Lee Baca announces his retirement during a news conference at Los Angeles County Sheriff's headquarters in Monterey Park , California January 7, 2014. REUTERS/Kevork Djansezian

LOS ANGELES (Reuters) - Former Los Angeles County Sheriff Lee Baca, who withdrew his guilty plea to a charge of lying to federal investigators in a corruption probe, was indicted on Friday on three new criminal counts, prosecutors said.

Baca, who pulled out of a plea agreement with prosecutors this week after a judge ruled that the recommended six-month prison term was too lenient, could face a maximum of 20 years in prison if convicted on all three counts handed down in a U.S. District Court grand jury indictment.

Those counts include conspiring to obstruct justice, obstruction of justice and lying to the federal government.

Both prosecutors and defense lawyers have cited the 74-year-old Baca's recent Alzheimer's disease diagnosis in their reasoning for a seeking a relatively light sentence.
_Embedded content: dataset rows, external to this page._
This is an optimization exercise on Yosys and OpenROAD, whose aim is small area, not a production implementation.
At most, simulation tests tie the RTL to the original design; equivalence was not proved. No driver is modelled on the clock port, so clocking that relies on it looks cheaper here than on a real chip.

==> build 53: inputs <==
// palette_mapper
module palette_mapper
#(
    parameter int CODE_W  = palette_pkg::CODE_W,
    parameter int ENTRIES = 64,
    parameter int CHAN_W  = palette_pkg::CHAN_W
) (
    input  logic                Clk,
    input  logic                Reset_n,
    input  logic                pix_valid,
    input  logic                blank,
    input  logic [CODE_W-1:0]   colorcode,
    input  logic [1:0]          dim,
    input  logic                wr_en,
    input  logic [CODE_W-1:0]   wr_addr,
    input  logic [3*CHAN_W-1:0] wr_rgb,
    output logic                out_valid,
    output logic [CHAN_W-1:0]   VGA_R,
    output logic [CHAN_W-1:0]   VGA_G,
    output logic [CHAN_W-1:0]   VGA_B
);
    logic                valid1_r;
    logic                show1_r;    
    logic [CODE_W-1:0]   code1_r;
    logic [1:0]          dim1_r;
    logic [3*CHAN_W-1:0] rd_rgb_s;
    logic [CHAN_W-1:0]   r_s;
    logic [CHAN_W-1:0]   g_s;
    logic [CHAN_W-1:0]   b_s;
    palette_regfile #(
        .ENTRIES (ENTRIES),
        .CODE_W  (CODE_W),
        .CHAN_W  (CHAN_W)
    ) u_regfile (
        .clk     (Clk),
        .rst_n   (Reset_n),
        .wr_en   (wr_en),
        .wr_addr (wr_addr),
        .wr_rgb  (wr_rgb),
        .rd_addr (code1_r),
        .rd_rgb  (rd_rgb_s)
  ...
==> module palette_regfile, before the edit <==
module palette_regfile
#(
    parameter int ENTRIES = 64,
    parameter int CODE_W  = palette_pkg::CODE_W,
    parameter int CHAN_W  = palette_pkg::CHAN_W
) (
    input  logic                clk,
    input  logic                rst_n,
    input  logic                wr_en,
    input  logic [CODE_W-1:0]   wr_addr,
    input  logic [3*CHAN_W-1:0] wr_rgb,
    input  logic [CODE_W-1:0]   rd_addr,
    output logic [3*CHAN_W-1:0] rd_rgb
);
    localparam int W    = 3*CHAN_W;
    localparam int LO_W = CODE_W / 2;             
    localparam int HI_W = CODE_W - LO_W;
    localparam int NLO  = 1 << LO_W;
    localparam int NHI  = 1 << HI_W;
    localparam int NG   = (ENTRIES + 1) / 2;      
    function automatic logic [W-1:0] default_entry(input int idx);
        logic [23:0] d_s;
        logic [31:0] r_s;
        logic [31:0] g_s;
        logic [31:0] b_s;
        if (idx < palette_pkg::N_DEFAULTS) begin
            d_s = palette_pkg::DEFAULT_PALETTE[24*idx +: 24];
        end else begin
            d_s = '0;
        end
        r_s = {24'h000000, d_s[23:16]};
        g_s = {24'h000000, d_s[15:8]};
        b_s = {24'h000000, d_s[7:0]};
        if (CHAN_W < 8) begin
            r_s = r_s >> (8 - CHAN_W);
            g_s = g_s >> (8 - CHAN_W);
            b_s = b_s >> (8 - CHAN_W);
        end
        default_entry = {r_s[CHAN_W-1:0], g_s[CHAN_W-1:0], b_s[CHAN_W-1:0]};
    endfunction
    logic                 phase_r;
    logic [W-1:0]         mem_r [ENTRIES];
    logic [NHI-1:0]       whi_s;     
    logic [NLO-1:0]       wlo_s;     
    logic [NLO-1:0]       wlo_en_s;  
    logic [NHI-1:0]       rhi_s;     
    logic [NLO-1:0]       rlo_s;     
    logic [2*NG-1:0]      wsel_s;    
    logic [2*NG-1:0]      nsel_s;    
    logic [2*NG-1:0]      rsel_n_s;  
    logic [W-1:0]         wbus0_s;   
    logic [W-1:0]         wbus1_s;   
    logic [W-1:0]         rd_s;
    always_ff @(posedge clk) begin
        phase_r <= rst_n & ~phase_r;
    end
    always_comb begin
        for (int j = 0; j < W; j++) begin
            wbus0_s[j] = ~rst_n | ~wr_en | (wr_rgb[j] ^ phase_r);
            wbus1_s[j] = rst_n & (~wr_en | (wr_rgb[j] ^ phase_r));
        end
        for (int k = 0; k < NHI; k++) begin
            whi_s[k] = ~rst_n | (wr_addr[CODE_W-1:LO_W] == HI_W'(k));
            rhi_s[k] = (rd_addr[CODE_W-1:LO_W] == HI_W'(k));
        end
        for (int m = 0; m < NLO; m++) begin
            wlo_s[m]    = ~rst_n | (wr_addr[LO_W-1:0] == LO_W'(m));
            wlo_en_s[m] = ~rst_n | (wr_en & (wr_addr[LO_W-1:0] == LO_W'(m)));
            rlo_s[m]    = (rd_addr[LO_W-1:0] == LO_W'(m));
        end
    end
    for (genvar i = 0; i < 2*NG; i++) begin : g_sel
        if (i < ENTRIES) begin : g_e
            palette_and2 u_ws (.a(whi_s[i / NLO]), .b(wlo_en_s[i % NLO]), .y  (wsel_s[i]));
            palette_nand2 u_ns (.a(whi_s[i / NLO]), .b(wlo_s[i % NLO]),   .y_n(nsel_s[i]));
            palette_nand2 u_rs (.a(rhi_s[i / NLO]), .b(rlo_s[i % NLO]),   .y_n(rsel_n_s[i]));
        end else begin : g_pad
            assign wsel_s[i]   = 1'b0;
            assign nsel_s[i]   = 1'b1;
            assign rsel_n_s[i] = 1'b1;
        end
    end
    for (genvar i = 0; i < ENTRIES; i++) begin : g_row
        localparam logic [W-1:0] DEF = default_entry(i);
        logic [W-1:0] next_s;
        for (genvar j = 0; j < W; j++) begin : g_bit
            palette_wgate u_wg (
                .q    (mem_r[i][j]),
                .wsel (wsel_s[i]),
                .nsel (nsel_s[i]),
                .wbus (DEF[j] ? wbus1_s[j] : wbus0_s[j]),
                .d    (next_s[j])
            );
        end
        always_ff @(posedge clk) begin
            mem_r[i] <= next_s;
        end
    end
    for (genvar j = 0; j < W; j++) begin : g_rd
        logic [NG-1:0] part_n_s;    
        for (genvar k = 0; k < NG; k++) begin : g_part
            if (2*k + 1 < ENTRIES) begin : g_2
                palette_rgate u_rg (
                    .d     ({mem_r[2*k+1][j], mem_r[2*k][j]}),
                    .sel_n (rsel_n_s[2*k +: 2]),
                    .y     (part_n_s[k])
                );
            end else begin : g_1
                assign part_n_s[k] = ~(mem_r[2*k][j] | rsel_n_s[2*k]);
            end
        end
        assign rd_s[j] = ~|part_n_s;
    end
    assign rd_rgb = rd_s ^ {W{phase_r}};
endmodule
Settings: LEC_CHECK=0, CAP_MARGIN=12, CORE_MARGIN=2, CORE_UTILIZATION=60, CTS_CLUSTER_DIAMETER=100, CTS_CLUSTER_SIZE=30, GPL_ROUTABILITY_DRIVEN=0, SLEW_MARGIN=12, SYNTH_HIERARCHICAL=1; clock period 5.0 ns.
standard.sh (not shown) runs the stock make flow with config.mk's settings and CLKGATE_MAP_FILE= SYNTH_SCRIPT=/design/flow/synth_recipe.tcl, a recipe that flattens the netlist after the stock synthesis.
==> flow/flow/run.sh <==
#!/bin/bash
# The standard layout (standard.sh, unchanged synthesis), with two changes:
#  - the port buffers are the smallest buffer, sky130_fd_sc_hd__buf_1;
#  - the clock tree is built without dummy loads;
#  - timing-driven global placement does not keep its trial buffers.
# standard.sh's full output goes to standard.log here; ORFS keeps each step's log under orfs/logs.
set -o pipefail
export BUFFER_PORTS_ARGS="-buffer_cell sky130_fd_sc_hd__buf_1"
export GPL_KEEP_OVERFLOW=0
export CTS_ARGS="-sink_clustering_enable -repair_clock_nets -sink_clustering_size 30 -sink_clustering_max_diameter 100 -dont_use_dummy_load"
bash standard.sh > standard.log 2>&1
==> inputs of trial 43, as changes to build 53 <==
==> flow/run.sh (new file) <==
#!/bin/bash
# synth_recipe.tcl (not shown) runs the flow's synth.tcl, then flattens the netlist and writes it again
# the make line also repeats each setting of config.mk as NAME=value (left out here)
make -C /OpenROAD-flow-scripts/flow DESIGN_CONFIG=/design/flow/config.mk WORK_HOME=/design/flow/orfs CLKGATE_MAP_FILE= SYNTH_SCRIPT=/design/flow/synth_recipe.tcl finish
==> flow/config.mk (replaced) <==
export PLATFORM = sky130hd
export DESIGN_NAME = palette_mapper
export DESIGN_NICKNAME = palette_mapper
export VERILOG_FILES = /design/flow/design.v
export SDC_FILE = /design/flow/constraint.sdc
export NUM_CORES = 4
export LEC_CHECK = 0
export CAP_MARGIN = 5
export CORE_MARGIN = 2
export CORE_UTILIZATION = 60
export CTS_CLUSTER_DIAMETER = 100
export CTS_CLUSTER_SIZE = 25
export SLEW_MARGIN = 5
export SYNTH_HIERARCHICAL = 1
removed: flow/flow/run.sh
removed: flow/standard.sh
==> inputs of trial 28, as changes to build 53 <==
--- a/flow/design.v
+++ b/flow/design.v
@@ -41,6 +41,8 @@
     localparam int NLO  = 1 << LO_W;
     localparam int NHI  = 1 << HI_W;
     localparam int NG   = (ENTRIES + 1) / 2;      
+    localparam int NS   = 2;                      
+    localparam int SW   = (W + NS - 1) / NS;
     function automatic logic [W-1:0] default_entry(input int idx);
         logic [23:0] d_s;
         logic [31:0] r_s;
@@ -68,9 +70,9 @@
     logic [NLO-1:0]       wlo_en_s;  
     logic [NHI-1:0]       rhi_s;     
     logic [NLO-1:0]       rlo_s;     
-    logic [2*NG-1:0]      wsel_s;    
-    logic [2*NG-1:0]      nsel_s;    
-    logic [2*NG-1:0]      rsel_n_s;  
+    logic [2*NG-1:0]      wsel_s [NS];    
+    logic [2*NG-1:0]      nsel_s [NS];    
+    logic [2*NG-1:0]      rsel_n_s [NS];  
     logic [W-1:0]         wbus0_s;   
     logic [W-1:0]         wbus1_s;   
     logic [W-1:0]         rd_s;
@@ -92,15 +94,17 @@
             rlo_s[m]    = (rd_addr[LO_W-1:0] == LO_W'(m));
         end
     end
-    for (genvar i = 0; i < 2*NG; i++) begin : g_sel
-        if (i < ENTRIES) begin : g_e
-            palette_and2 u_ws (.a(whi_s[i / NLO]), .b(wlo_en_s[i % NLO]), .y  (wsel_s[i]));
-            palette_nand2 u_ns (.a(whi_s[i / NLO]), .b(wlo_s[i % NLO]),   .y_n(nsel_s[i]));
-            palette_nand2 u_rs (.a(rhi_s[i / NLO]), .b(rlo_s[i % NLO]),   .y_n(rsel_n_s[i]));
-        end else begin : g_pad
-            assign wsel_s[i]   = 1'b0;
-            assign nsel_s[i]   = 1'b1;
-            assign rsel_n_s[i] = 1'b1;
+    for (genvar c = 0; c < NS; c++) begin : g_copy
+        for (genvar i = 0; i < 2*NG; i++) begin : g_sel
+            if (i < ENTRIES) begin : g_e
+                palette_and2 u_ws (.a(whi_s[i / NLO]), .b(wlo_en_s[i % NLO]), .y  (wsel_s[c][i]));
+                palette_nand2 u_ns (.a(whi_s[i / NLO]), .b(wlo_s[i % NLO]),   .y_n(nsel_s[c][i]));
+                palette_nand2 u_rs (.a(rhi_s[i / NLO]), .b(rlo_s[i % NLO]),   .y_n(rsel_n_s[c][i]));
+            end else begin : g_pad
+                assign wsel_s[c][i]   = 1'b0;
+                assign nsel_s[c][i]   = 1'b1;
+                assign rsel_n_s[c][i] = 1'b1;
+            end
         end
     end
     for (genvar i = 0; i < ENTRIES; i++) begin : g_row
@@ -109,8 +113,8 @@
         for (genvar j = 0; j < W; j++) begin : g_bit
             palette_wgate u_wg (
                 .q    (mem_r[i][j]),
-                .wsel (wsel_s[i]),
-                .nsel (nsel_s[i]),
+                .wsel (wsel_s[j / SW][i]),
+                .nsel (nsel_s[j / SW][i]),
                 .wbus (DEF[j] ? wbus1_s[j] : wbus0_s[j]),
                 .d    (next_s[j])
             );
@@ -125,11 +129,11 @@
             if (2*k + 1 < ENTRIES) begin : g_2
                 palette_rgate u_rg (
                     .d     ({mem_r[2*k+1][j], mem_r[2*k][j]}),
-                    .sel_n (rsel_n_s[2*k +: 2]),
+                    .sel_n (rsel_n_s[j / SW][2*k +: 2]),
                     .y     (part_n_s[k])
                 );
             end else begin : g_1
-                assign part_n_s[k] = ~(mem_r[2*k][j] | rsel_n_s[2*k]);
+                assign part_n_s[k] = ~(mem_r[2*k][j] | rsel_n_s[j / SW][2*k]);
             end
         end
         assign rd_s[j] = ~|part_n_s;
--- a/flow/flow/run.sh
+++ b/flow/flow/run.sh
@@ -7,5 +7,5 @@
 set -o pipefail
 export BUFFER_PORTS_ARGS="-buffer_cell sky130_fd_sc_hd__buf_1"
 export GPL_KEEP_OVERFLOW=0
-export CTS_ARGS="-sink_clustering_enable -repair_clock_nets -sink_clustering_size 30 -sink_clustering_max_diameter 100 -dont_use_dummy_load"
+export CTS_ARGS="-sink_clustering_enable -repair_clock_nets -sink_clustering_size 25 -sink_clustering_max_diameter 100 -dont_use_dummy_load"
 bash standard.sh > standard.log 2>&1
==> flow/config.mk (replaced) <==
export PLATFORM = sky130hd
export DESIGN_NAME = palette_mapper
export DESIGN_NICKNAME = palette_mapper
export VERILOG_FILES = /design/flow/design.v
export SDC_FILE = /design/flow/constraint.sdc
export NUM_CORES = 4
export LEC_CHECK = 0
export CAP_MARGIN = 20
export CORE_MARGIN = 2
export CORE_UTILIZATION = 60
export CTS_CLUSTER_DIAMETER = 100
export CTS_CLUSTER_SIZE = 25
export SLEW_MARGIN = 20
export SYNTH_HIERARCHICAL = 1
==> inputs of build 11, as changes to build 53 <==
==> flow/flow/run.sh (replaced) <==
#!/bin/bash
# The standard layout (standard.sh, unchanged synthesis), with two changes:
#  - the port buffers are the smallest buffer, sky130_fd_sc_hd__buf_1;
#  - the clock tree is built without dummy loads.
# standard.sh's full output goes to standard.log here; ORFS keeps each step's log under orfs/logs.
set -o pipefail
export BUFFER_PORTS_ARGS="-buffer_cell sky130_fd_sc_hd__buf_1"
export CTS_ARGS="-sink_clustering_enable -repair_clock_nets -sink_clustering_size 25 -sink_clustering_max_diameter 100 -dont_use_dummy_load"
bash standard.sh > standard.log 2>&1
==> flow/config.mk (replaced) <==
export PLATFORM = sky130hd
export DESIGN_NAME = palette_mapper
export DESIGN_NICKNAME = palette_mapper
export VERILOG_FILES = /design/flow/design.v
export SDC_FILE = /design/flow/constraint.sdc
export NUM_CORES = 4
export LEC_CHECK = 0
export CAP_MARGIN = 20
export CORE_MARGIN = 2
export CORE_UTILIZATION = 60
export CTS_CLUSTER_DIAMETER = 100
export CTS_CLUSTER_SIZE = 25
export SLEW_MARGIN = 20
export SYNTH_HIERARCHICAL = 1
==> results.json <==
{
  "crit_chain": "nor3_1 -> nand2_1 -> o22ai_1 -> nor4_1 -> buf_4 -> nand4_1 -> nor2_1 -> xor2_1 -> mux2i_1 -> o22ai_1",
  "maxCapViolations": 1,
  "post-route-period-util_pct": 92.4,
  "totalWireLength_um": 200000,
  "status": "failed layout checks",
  "finalMaxSlewViolations": 9,
  "n_all_buffers": 367,
  "yosys-top-cells-area": "dfxtp_1, o22ai_1, nor4_1, nand2_1, and2_1",
  "so_faults": "max-capacitance violations, max-slew violations"
}
[end of results for trial 43]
Baca served as the top elected law enforcement official in Los Angeles for 15 years before retiring in January 2014 amid a federal investigation of inmate abuse and other wrongdoing, including cover-up attempts, at two downtown lockups.

He pleaded guilty in February to a charge of making false statements to investigators when he asserted in 2013 that he had no prior knowledge of his deputies' efforts to harass a Federal Bureau of Investigations agent and thwart a criminal probe of his department.